# Antique Cook Books?



## RedDirt Cowgirl (Sep 21, 2010)

Buckeye Cookery and Practical Cookery, 1880, is my latest find and it's a wonder.

What I learned from this one: Freeze ice-cream in a warm place (the more rapid the melting of the ice the quicker the cream freezes)...

I'm sure most folks aren't ignorant of this, but it was outside my ken. Really made me think about practical knowledge.

Does anyone have a 19th century book they like?


----------



## bonnie in indiana (May 10, 2002)

I have a small collection of 1850-1960 cook books.. I love looking at them. Back then cooking was an art form and not something that you just put on the table.


----------



## mrs whodunit (Feb 3, 2012)

I love antique cook books. Dont cook out of them for the most part but do enjoy perusing 

Some of the stuff they ate........... interesting how our tastes of changed. Stuff considered normal back then now is revolting.


----------



## MO_cows (Aug 14, 2010)

One of my cookbooks has a section with 1800's recipes. Most of it seems very bland. 

I have a cookbook compiled by Ace Reid, the "Cowpokes" cartoonist. It has a lot of depression era recipes in it and some cowboy stuff like "Son of a gun stew". Entertaining but I haven't cooked any of it, yet.

My favorite "go to" cookbook is Kitchen Klatter, it has "old school" stuff in it like Welsh rarebit, 7 minute icing, etc. I think it was published in the 50's. There is a section for "Dishes with a foreign flavor", and that's where you find a recipe for pizza!


----------



## Chixarecute (Nov 19, 2004)

Not quite as old, The American Woman's Cookbook. 1945. Love to browse it, have tried some recipes and very good.


----------



## RedDirt Cowgirl (Sep 21, 2010)

The American Woman's Cookbook has such wonderful illustrations for the regional chapters I buy every copy I see for gifts. That & Meta Givens (1955) are my must haves.

Bonnie, like you say, cooking was an art, and cakes were beautifully made without baking powder and soda. The old recipes stand up well today.

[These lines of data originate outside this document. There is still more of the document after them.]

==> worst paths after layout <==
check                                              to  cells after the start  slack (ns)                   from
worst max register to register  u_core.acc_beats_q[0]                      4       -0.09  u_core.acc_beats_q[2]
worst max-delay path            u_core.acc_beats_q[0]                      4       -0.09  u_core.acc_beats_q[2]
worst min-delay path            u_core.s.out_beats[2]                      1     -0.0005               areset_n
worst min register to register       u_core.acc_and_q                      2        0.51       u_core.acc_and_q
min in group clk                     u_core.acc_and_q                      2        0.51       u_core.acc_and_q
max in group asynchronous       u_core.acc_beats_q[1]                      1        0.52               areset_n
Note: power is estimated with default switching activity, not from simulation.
$ cat config.mk
export PLATFORM = sky130hd
export DESIGN_NAME = me_mb_scheduler
export DESIGN_NICKNAME = d
export VERILOG_FILES = /design/src/rtl/me_pkg.sv /design/src/rtl/me_word_loader.sv /design/src/rtl/me_mb_scheduler.sv
export SDC_FILE = /design/constraint.sdc
export NUM_CORES = 1
export LEC_CHECK = 0
export ABC_AREA = 1
export BUFFER_PORTS_ARGS = -buffer_cell sky130_fd_sc_hd__buf_4
export CORE_ASPECT_RATIO = 0.9
export CORE_MARGIN = 8
export CORE_UTILIZATION = 53
export CTS_BUF_LIST = sky130_fd_sc_hd__clkbuf_8 sky130_fd_sc_hd__clkbuf_16
export DETAILED_ROUTE_END_ITERATION = 12
export PLACE_DENSITY = 0.91
export SLEW_MARGIN = 30
export SYNTH_ARGS = -nofsm -noshare
export SYNTH_HDL_FRONTEND = slang
export SYNTH_SLANG_ARGS = --single-unit
$ cat constraint.sdc
create_clock -name clk -period 8.75 [get_ports clk]
set_input_delay 0.875 -clock clk [delete_from_list [all_inputs] [get_ports clk]]
set_output_delay 0.875 -clock clk [all_outputs]
set_load 0.005 [all_outputs]
$ cat src/rtl/me_pkg.sv
// Shared constants and state encoding for the motion-estimation front end.
package me_pkg;
    localparam int CUR_WORDS = 32;
    localparam int REF_WORDS = 128;
    localparam int CUR_AW    = 5;
    localparam int REF_AW    = 7;
    localparam int DATA_W    = 64;

    typedef enum logic [2:0] {
        ST_IDLE,
        ST_LOAD,
        ST_FLUSH,
        ST_RUN,
        ST_DRAIN
    } me_sched_state_t;
endpackage

$ cat src/rtl/me_word_loader.sv
// One write-port loader: counts accepted words and registers each into the engine RAM port.
module me_word_loader #(
    parameter int DEPTH  = 32,
    parameter int AW     = 5,
    parameter int DATA_W = 64
) (
    input  logic              clk,
    input  logic              reset,
    input  logic              en,
    input  logic              clear,
    input  logic              valid,
    input  logic [DATA_W-1:0] data,
    output logic              ready,
    output logic              full,
    output logic              last,
    output logic [AW-1:0]     wr_addr,
    output logic [DATA_W-1:0] wr_data,
    output logic              wr_en
);
    localparam int CW = AW + 1;

    logic [CW-1:0] cnt;

    assign ready = en && (cnt < CW'(DEPTH));
    assign full  = (cnt == CW'(DEPTH));
    // Final word being accepted this cycle; lets the FSM leave LOAD on the same edge.
    assign last  = valid && ready && (cnt == CW'(DEPTH - 1));

    always_ff @(posedge clk or posedge reset) begin
        if (reset) begin
            cnt     <= '0;
            wr_addr <= '0;
            wr_data <= '0;
            wr_en   <= 1'b0;
        end else begin
            wr_en <= 1'b0;
            if (clear) begin
                cnt <= '0;
            end else if (valid && ready) begin
                wr_addr <= cnt[AW-1:0];
                wr_data <= data;
                wr_en   <= 1'b1;
                cnt     <= cnt + 1'b1;
            end
        end
    end
endmodule
==> config.mk <==
export PLATFORM = sky130hd
export DESIGN_NAME = disp_arbiter_flat
export DESIGN_NICKNAME = d
export VERILOG_FILES = /design/src/rtl/disp_arbiter_pkg.sv /design/src/rtl/disp_arbiter_if.sv /design/src/rtl/disp_arbiter_seg_scan.sv /design/src/rtl/disp_arbiter.sv /design/src/flat_wrapper.sv
export SDC_FILE = /design/constraint.sdc
export NUM_CORES = 1
export LEC_CHECK = 0
export CAP_MARGIN = 25
export CORE_AREA = 2 2 120 122
export CTS_CLUSTER_SIZE = 16
export DETAILED_ROUTE_END_ITERATION = 10
export DIE_AREA = 0 0 122 124
export GPL_ROUTABILITY_DRIVEN = 0
export PLACE_DENSITY = 0.71
export SLEW_MARGIN = 40
export SYNTH_ARGS = -nofsm -noshare
export SYNTH_HDL_FRONTEND = slang
export SYNTH_SLANG_ARGS = --single-unit
==> constraint.sdc <==
create_clock -name clk -period 5.98 [get_ports clk]
set_clock_uncertainty 0.1 [all_clocks]
set_input_delay 1.196 -clock clk [delete_from_list [all_inputs] [get_ports clk]]
set_output_delay 1.196 -clock clk [all_outputs]
set_load 0.01 [all_outputs]
==> src/rtl/disp_arbiter_pkg.sv <==
// Shared types and constants for the display arbiter and its digit scanner.
package disp_pkg;

  typedef enum logic {
    IDLE = 1'b0,
    SHOW = 1'b1
  } state_t;

  localparam logic [31:0] PAT_BLANK = 32'hFFFF_FFFF;
  localparam logic [31:0] PAT_8888  = 32'h8080_8080;

  localparam int DIG0 = 0;
  localparam int DIG1 = 1;
  localparam int DIG2 = 2;
  localparam int DIG3 = 3;

  // Byte idx of a pattern: bit 7 = dp, bits 6:0 = seg, all active-low.
  function automatic logic [7:0] pat_byte(input logic [31:0] p, input logic [1:0] idx);
    return p[8*idx +: 8];
  endfunction

endpackage
File: config.mk
export PLATFORM = sky130hd
export DESIGN_NAME = sme_driver
export DESIGN_NICKNAME = d
export VERILOG_FILES = /design/src/rtl/sme_driver.sv
export SDC_FILE = /design/constraint.sdc
export NUM_CORES = 1
export LEC_CHECK = 0
export CAP_MARGIN = 15
export CORE_ASPECT_RATIO = 1.25
export CORE_MARGIN = 4
export CORE_UTILIZATION = 50
export CTS_BUF_LIST = sky130_fd_sc_hd__clkbuf_2
export DETAILED_ROUTE_END_ITERATION = 10
export HOLD_SLACK_MARGIN = 0.1
export PLACE_DENSITY = 0.76
export SLEW_MARGIN = 20
export SYNTH_ARGS = -nofsm -noshare
export SYNTH_HDL_FRONTEND = slang
export SYNTH_SLANG_ARGS = --single-unit
File: constraint.sdc
create_clock -name clk -period 2.5 [get_ports clk]
set_input_delay 0.5 -clock clk [delete_from_list [all_inputs] [get_ports clk]]
set_output_delay 0.5 -clock clk [all_outputs]
set_load 0.01 [all_outputs]
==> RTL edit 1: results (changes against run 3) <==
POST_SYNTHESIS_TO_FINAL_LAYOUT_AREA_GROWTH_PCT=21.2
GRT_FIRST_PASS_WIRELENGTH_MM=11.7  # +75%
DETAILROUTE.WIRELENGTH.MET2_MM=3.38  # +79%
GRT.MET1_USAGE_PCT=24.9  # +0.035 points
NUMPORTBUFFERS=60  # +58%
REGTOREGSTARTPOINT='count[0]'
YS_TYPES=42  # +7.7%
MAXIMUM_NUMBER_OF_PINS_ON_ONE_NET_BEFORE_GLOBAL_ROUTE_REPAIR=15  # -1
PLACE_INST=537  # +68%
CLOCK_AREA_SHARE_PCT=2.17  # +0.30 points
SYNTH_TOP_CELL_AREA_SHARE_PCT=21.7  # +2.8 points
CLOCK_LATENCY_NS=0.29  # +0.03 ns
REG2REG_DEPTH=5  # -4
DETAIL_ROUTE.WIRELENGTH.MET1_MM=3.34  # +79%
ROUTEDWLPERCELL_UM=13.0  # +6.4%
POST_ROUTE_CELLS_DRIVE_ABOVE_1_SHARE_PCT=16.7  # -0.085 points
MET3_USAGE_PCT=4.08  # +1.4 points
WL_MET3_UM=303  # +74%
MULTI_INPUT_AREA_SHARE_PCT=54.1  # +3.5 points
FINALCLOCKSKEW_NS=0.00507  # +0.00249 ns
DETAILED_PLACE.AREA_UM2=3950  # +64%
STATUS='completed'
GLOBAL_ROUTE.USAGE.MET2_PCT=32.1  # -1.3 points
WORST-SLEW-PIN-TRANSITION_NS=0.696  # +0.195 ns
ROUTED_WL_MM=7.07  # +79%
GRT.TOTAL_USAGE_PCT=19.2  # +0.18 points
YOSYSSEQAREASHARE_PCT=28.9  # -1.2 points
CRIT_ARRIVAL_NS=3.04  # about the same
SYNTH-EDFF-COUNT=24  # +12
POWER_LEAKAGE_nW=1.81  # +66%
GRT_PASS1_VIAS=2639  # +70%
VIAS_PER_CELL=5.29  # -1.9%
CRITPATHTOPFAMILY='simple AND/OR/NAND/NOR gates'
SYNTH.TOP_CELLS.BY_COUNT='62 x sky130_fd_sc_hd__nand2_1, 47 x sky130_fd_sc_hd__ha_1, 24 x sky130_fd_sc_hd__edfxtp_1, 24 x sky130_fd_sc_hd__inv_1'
File: config.mk
export PLATFORM = sky130hd
export DESIGN_NAME = g_evt_latch
export DESIGN_NICKNAME = d
export VERILOG_FILES = /design/src/rtl/g_evt_pkg.sv /design/src/rtl/g_sync.sv /design/src/rtl/g_evt_latch.sv
export SDC_FILE = /design/constraint.sdc
export NUM_CORES = 1
export LEC_CHECK = 0
export CELL_PAD_IN_SITES_DETAIL_PLACEMENT = 0
export CELL_PAD_IN_SITES_GLOBAL_PLACEMENT = 1
export CORE_MARGIN = 4
export CORE_UTILIZATION = 39
export DETAILED_ROUTE_END_ITERATION = 7
export GPL_TIMING_DRIVEN = 0
export PLACE_DENSITY_LB_ADDON = 0.1
export SYNTH_ARGS = -nofsm -noshare
export SYNTH_HDL_FRONTEND = slang
export SYNTH_SLANG_ARGS = --single-unit
File: constraint.sdc
create_clock -name CK -period 2 [get_ports CK]
set_input_delay 0.4 -clock CK [delete_from_list [all_inputs] [get_ports CK]]
set_output_delay 0.4 -clock CK [all_outputs]
set_load 0.05 [all_outputs]
File: src/rtl/g_evt_pkg.sv
// Shared types and limits for the g_evt event-capture macros.
package g_evt_pkg;

  typedef enum logic [1:0] {
    LOW     = 2'd0,
    QUAL_HI = 2'd1,
    HIGH    = 2'd2,
    QUAL_LO = 2'd3
  } filt_state_t;

  localparam int FILT_CW = 4;

  localparam int SYNC_MIN  = 2;
  localparam int SYNC_MAX  = 4;
  localparam int FILT_MIN  = 1;
  localparam int FILT_MAX  = 15;
  localparam int CNT_W_MIN = 1;
  localparam int CNT_W_MAX = 16;

endpackage

File: src/rtl/g_sync.sv
// Plain flop-chain synchronizer with asynchronous clear; output is the last stage.
module g_sync #(
  parameter int SYNC_STAGES = 2
) (
  input  logic CK,
  input  logic CD,
  input  logic i_d,
  output logic o_s
);

  logic [SYNC_STAGES-1:0] r_chain;

  always_ff @(posedge CK or posedge CD) begin
    if (CD) r_chain <= '0;
    else    r_chain <= {r_chain[SYNC_STAGES-2:0], i_d};
  end

  assign o_s = r_chain[SYNC_STAGES-1];

endmodule

File: src/rtl/g_evt_latch.sv
// Event capture: synchronize A, glitch-filter it into Y, and latch each qualified
// rise as a pulse (P), sticky flag (Q), saturating count (N) and overrun (OVR).
module g_evt_latch
  import g_evt_pkg::*;
#(
  parameter int SYNC_STAGES = 2,
  parameter int FILT_LEN    = 3,
  parameter int CNT_W       = 8
) (
  input  logic             CK,
  input  logic             CD,
  input  logic             A,
  input  logic             ACK,
  output logic             Y,
  output logic             P,
  output logic             Q,
  output logic [CNT_W-1:0] N,
  output logic             OVR
);

  if (SYNC_STAGES < SYNC_MIN || SYNC_STAGES > SYNC_MAX) begin : g_bad_sync
    $error("g_evt_latch: SYNC_STAGES out of range");
  end
  if (FILT_LEN < FILT_MIN || FILT_LEN > FILT_MAX) begin : g_bad_filt
    $error("g_evt_latch: FILT_LEN out of range");
  end
  if (CNT_W < CNT_W_MIN || CNT_W > CNT_W_MAX) begin : g_bad_cnt
    $error("g_evt_latch: CNT_W out of range");
  end

  localparam logic [FILT_CW-1:0] LP_CNT_ONE  = FILT_CW'(1);
  localparam logic [FILT_CW-1:0] LP_CNT_LAST = FILT_CW'(FILT_LEN - 1);
  localparam logic [CNT_W-1:0]   LP_N_ONE    = CNT_W'(1);
  localparam logic [CNT_W-1:0]   LP_N_MAX    = '1;

  logic               w_s;
  filt_state_t        r_state, w_state_nx;
  logic [FILT_CW-1:0] r_cnt, w_cnt_nx;
  logic               r_y, w_y_nx;
  logic               r_p, r_q, r_ovr;
  logic [CNT_W-1:0]   r_n;
  logic               w_rise;

  g_sync #(.SYNC_STAGES(SYNC_STAGES)) u_sync (
    .CK  (CK),
    .CD  (CD),
    .i_d (A),
    .o_s (w_s)
  );

  // cnt counts consecutive edges at which S disagrees with Y; FILT_LEN of them flips Y.
  always_comb begin
    w_state_nx = r_state;
    w_cnt_nx   = r_cnt;
    w_y_nx     = r_y;
    unique case (r_state)
      LOW: begin
        if (w_s) begin
          if (FILT_LEN == 1) begin
            w_state_nx = HIGH;
            w_y_nx     = 1'b1;
            w_cnt_nx   = '0;
          end else begin
            w_state_nx = QUAL_HI;
            w_cnt_nx   = LP_CNT_ONE;
          end
        end
      end
      QUAL_HI: begin
        if (!w_s) begin
          w_state_nx = LOW;
          w_cnt_nx   = '0;
        end else if (r_cnt == LP_CNT_LAST) begin
          w_state_nx = HIGH;
          w_y_nx     = 1'b1;
          w_cnt_nx   = '0;
        end else begin
          w_cnt_nx = r_cnt + LP_CNT_ONE;
        end
      end
      HIGH: begin
        if (!w_s) begin
          if (FILT_LEN == 1) begin
            w_state_nx = LOW;
            w_y_nx     = 1'b0;
            w_cnt_nx   = '0;
          end else begin
            w_state_nx = QUAL_LO;
            w_cnt_nx   = LP_CNT_ONE;
          end
        end
      end
      QUAL_LO: begin
        if (w_s) begin
          w_state_nx = HIGH;
          w_cnt_nx   = '0;
        end else if (r_cnt == LP_CNT_LAST) begin
          w_state_nx = LOW;
          w_y_nx     = 1'b0;
          w_cnt_nx   = '0;
        end else begin
          w_cnt_nx = r_cnt + LP_CNT_ONE;
        end
      end
      default: begin
        w_state_nx = LOW;
        w_cnt_nx   = '0;
        w_y_nx     = 1'b0;
      end
    endcase
  end

  assign w_rise = w_y_nx & ~r_y;

  always_ff @(posedge CK or posedge CD) begin
    if (CD) begin
      r_state <= LOW;
      r_cnt   <= '0;
      r_y     <= 1'b0;
      r_p     <= 1'b0;
      r_q     <= 1'b0;
      r_n     <= '0;
      r_ovr   <= 1'b0;
    end else begin
      r_state <= w_state_nx;
      r_cnt   <= w_cnt_nx;
      r_y     <= w_y_nx;
      r_p     <= w_rise;
      // A rise coinciding with ACK starts a fresh capture rather than being lost.
      if (w_rise) begin
        r_q   <= 1'b1;
        r_n   <= ACK ? LP_N_ONE : ((r_n == LP_N_MAX) ? r_n : r_n + LP_N_ONE);
        r_ovr <= ACK ? 1'b0 : (r_ovr | r_q);
      end else if (ACK) begin
        r_q   <= 1'b0;
        r_n   <= '0;
        r_ovr <= 1'b0;
      end
    end
  end

  assign Y   = r_y;
  assign P   = r_p;
  assign Q   = r_q;
  assign N   = r_n;
  assign OVR = r_ovr;

endmodule

==> results.yml <==
worst_setup_path:
  cp_slowest_cell: "clkdlybuf4s50_1"
  setup.worst_path.start: "N[5]$_DFFE_PP0P_"
  cp_num_buf_inv: 1
  critical-path-top-delay-family: "buffers and inverters"
  cp.arrival_ns: 1.52
  reg2reg_from: "r_cnt[0]$_DFFE_PP0P_"
  startpoint_type: "register"
  cp.required_ns: 1.60
  path_class: "reg -> out"
  slowest_delay_ns: 0.82
  crit_path_end_kind: "primary output"
  path_cells: "clkdlybuf4s50_1"
  path_max_fanout: 5
cells_and_area:
  multi_input_area_sq_um: 439.2
  drive_gt1_frac: 0.07080
  postLayoutCellArea_sq_mm: 0.001184
  layout_common_cells: "20 x dfrtp_1, 10 x o21ai_0, 9 x a21oi_1, 9 x nand2_1, 8 x clkdlybuf4s50_1"
  final_common_cell: "dfrtp_1"
  fin_cells: 141
  n_fill_cell: 221
  seq_area_sq_um: 500.5
  area_growth_pct: 22.07
  diodes: 0
  layout.nets: 122
cts:
  clkSlewWorstSetupHoldPaths_ns: 0.10
  clock-sinks: 20
  clock_path_buffers: 2
  numCtsBuffers: 3
  clk_latency_ns: 0.29
  hold_buffers: 0
  htree_levels: 1
  cts_tree: "yes"
  root_buffer: "clkbuf_4"
yosys:
  synthMuxAreaShare: 0.01032
  yosys_warnings: 0
  yosys.area_share.adder: 0.03871
  synth_edf_count: 0
  synth.distinct_cells: 33
  synth_top_area_cell: "dfrtp_1"
  syn_area_sq_um: 969.7
  synth_top_family_by_area: "simple AND/OR/NAND/NOR gates"
  synth_fp_nets: 102
  synth-seq-cells: 20
  synth_xor_xnor_area_share: 0.01806
  synth_ff_type: "dfrtp_1"
  postSynthAreaPerCell_sq_um: 10.21
  yosys.area_share.simple: 0.2374
  async_flop_share: 1.000
  syn_inst: 95
  synth_compound_area_frac: 0.1484
  synth.top_cell.area_share: 0.5161
  synth.top_cells.by_area: "dfrtp_1 52%, o21ai_0 5.2%, a21oi_1 4.6%, ha_1 3.9%, nand2_1 3.5%"
  synth-seq-area-share: 0.5161
timing:
  setup_violations: 0
  slew_headroom: 0.5069
  clock_skew_ns: 0.001451
  min_period_ns: 1.923
  grt_setup_unrepaired: "false"
  setup-tns-final_ns: 0
  worstMarginPinSlew_ns: 0.7388
  fmaxAchievable_mhz: 520.1
  maxSlewViolCount: 0
  finalCritPeriodShare: 0.9614
  setup_ws_ns: 0.07712
  finalHoldViolCount: 0
global_routing:
  grt_pass1_wl_um: 3325
  grt_antenna_before_repair: 0
  grt_overflow_total: 0
  grt_util_all_layers: 0.1262
  grt_max_degree: 21
  grt_pass1_vias: 749
floorplan:
  ioPinCount: 16
  die_h_um: 57.87
  dieArea_sq_mm: 0.003348
  core.rowCount: 17
  die_w_um: 57.87
  core_area_sq_mm: 0.002297
  initial_core_util: 0.4221
power_and_ir_drop:
  p_per_area_mw_per_mm2: 739.4
  leakagePower_uw: 0.0005670
  total_power_uw: 875.2
  ir_worst_vdd_mv: 0.5519
flow_run:
  maxCapViolCount: 0
routing:
  vias: 766
  routed_wl_um: 1883
  remaining_drc_errors: 0
  wl_per_cell_um: 13.35
  final_antenna_net_count: 0
  viasPerCell: 5.433
  drtIter0Drc: 18
  drt_pass1_iterations: 4
outcome:
  status: "finished clean"
worst_hold_path:
  min_path_type: "reg -> reg"
  min_from: "u_sync.r_chain[0]$_DFF_PP0_"
place:
  globalplace.congestion: 0.6974
  pre_cts_ws_ns: 0.1540
  hpwl_um: 1385
  place_inst: 138
  place_area_sq_mm: 0.001155
  port_buffers: 15
final timing paths:
check	endpoint	slack [ns]	depth (start not counted)
max reg2reg	N[3]$_DFFE_PP0P_	0.12	7
min in group asynchronous	r_cnt[0]$_DFFE_PP0P_	0.52	2
max in group asynchronous	Q$_DFFE_PP0P_	1.02	2
min reg2reg	u_sync.r_chain[1]$_DFF_PP0_	0.36	0
max	N[5]	0.08	1
min	u_sync.r_chain[1]$_DFF_PP0_	0.36	0
cells in the mapped netlist (2+ instances only):
cell     instances
inv_1            4
nor2_1           6
ha_1             3
nor3b_1          2
nand3_1          6
o21ai_0         10
or3_1            3
a21oi_1          9
nand2_1          9
dfrtp_1         20
worst register-to-register path, stage by stage, from the launching register on:
cell,delay [ns]
dfrtp_1,0.42
inv_1,0.09
ha_1,0.20
and4bb_4,0.29
o211ai_2,0.13
buf_6,0.16
or3_1,0.34
a21oi_1,0.17
state kept, by name, summed over array words and instances, names as in the netlist, named ones only:
register and flops:
N 8, r_cnt 4, u_sync.r_chain 2, OVR 1
P 1, Q 1, Y 1, r_state 1
logic make-up after synthesis:
| logic type | Yosys count |
|---|---|
| compound gates | 25 |
| buf+inv | 6 |
| mux | 1 |
| xor+xnor | 2 |
| fa+ha+maj | 3 |
| simple gates | 38 |
| flops | 20 |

This 1880 book is my oldest actually in hand, I've looked at Mrs. Beeton's facsimiles a bit. So many things depended on food preservation and equipment too.


----------



## vicker (Jul 11, 2003)

I just found a bundle of small cookbooks from the 30s and WWII years. A lot of them are from flour and cornmeal companies, some from General Mills and some dealing with the food rationing during the war. Oh, and a couple of government publications for surviving nuclear war


----------



## haunted (Jul 24, 2011)

www.gutenburg.org has a lot of ebooks, including old cookbooks, etc., if you would like to look. It's free, and you can download them if you'd like.


----------



## RedDirt Cowgirl (Sep 21, 2010)

As is our own Ladycat's link:

http://www.homesteadingtoday.com/ge...download-cook-books-home-economics-books.html

Now that the heat is on us I'm thinking even more of what it takes to get an oven to 450 degrees for half an hour, or hold at 325 for hours on end.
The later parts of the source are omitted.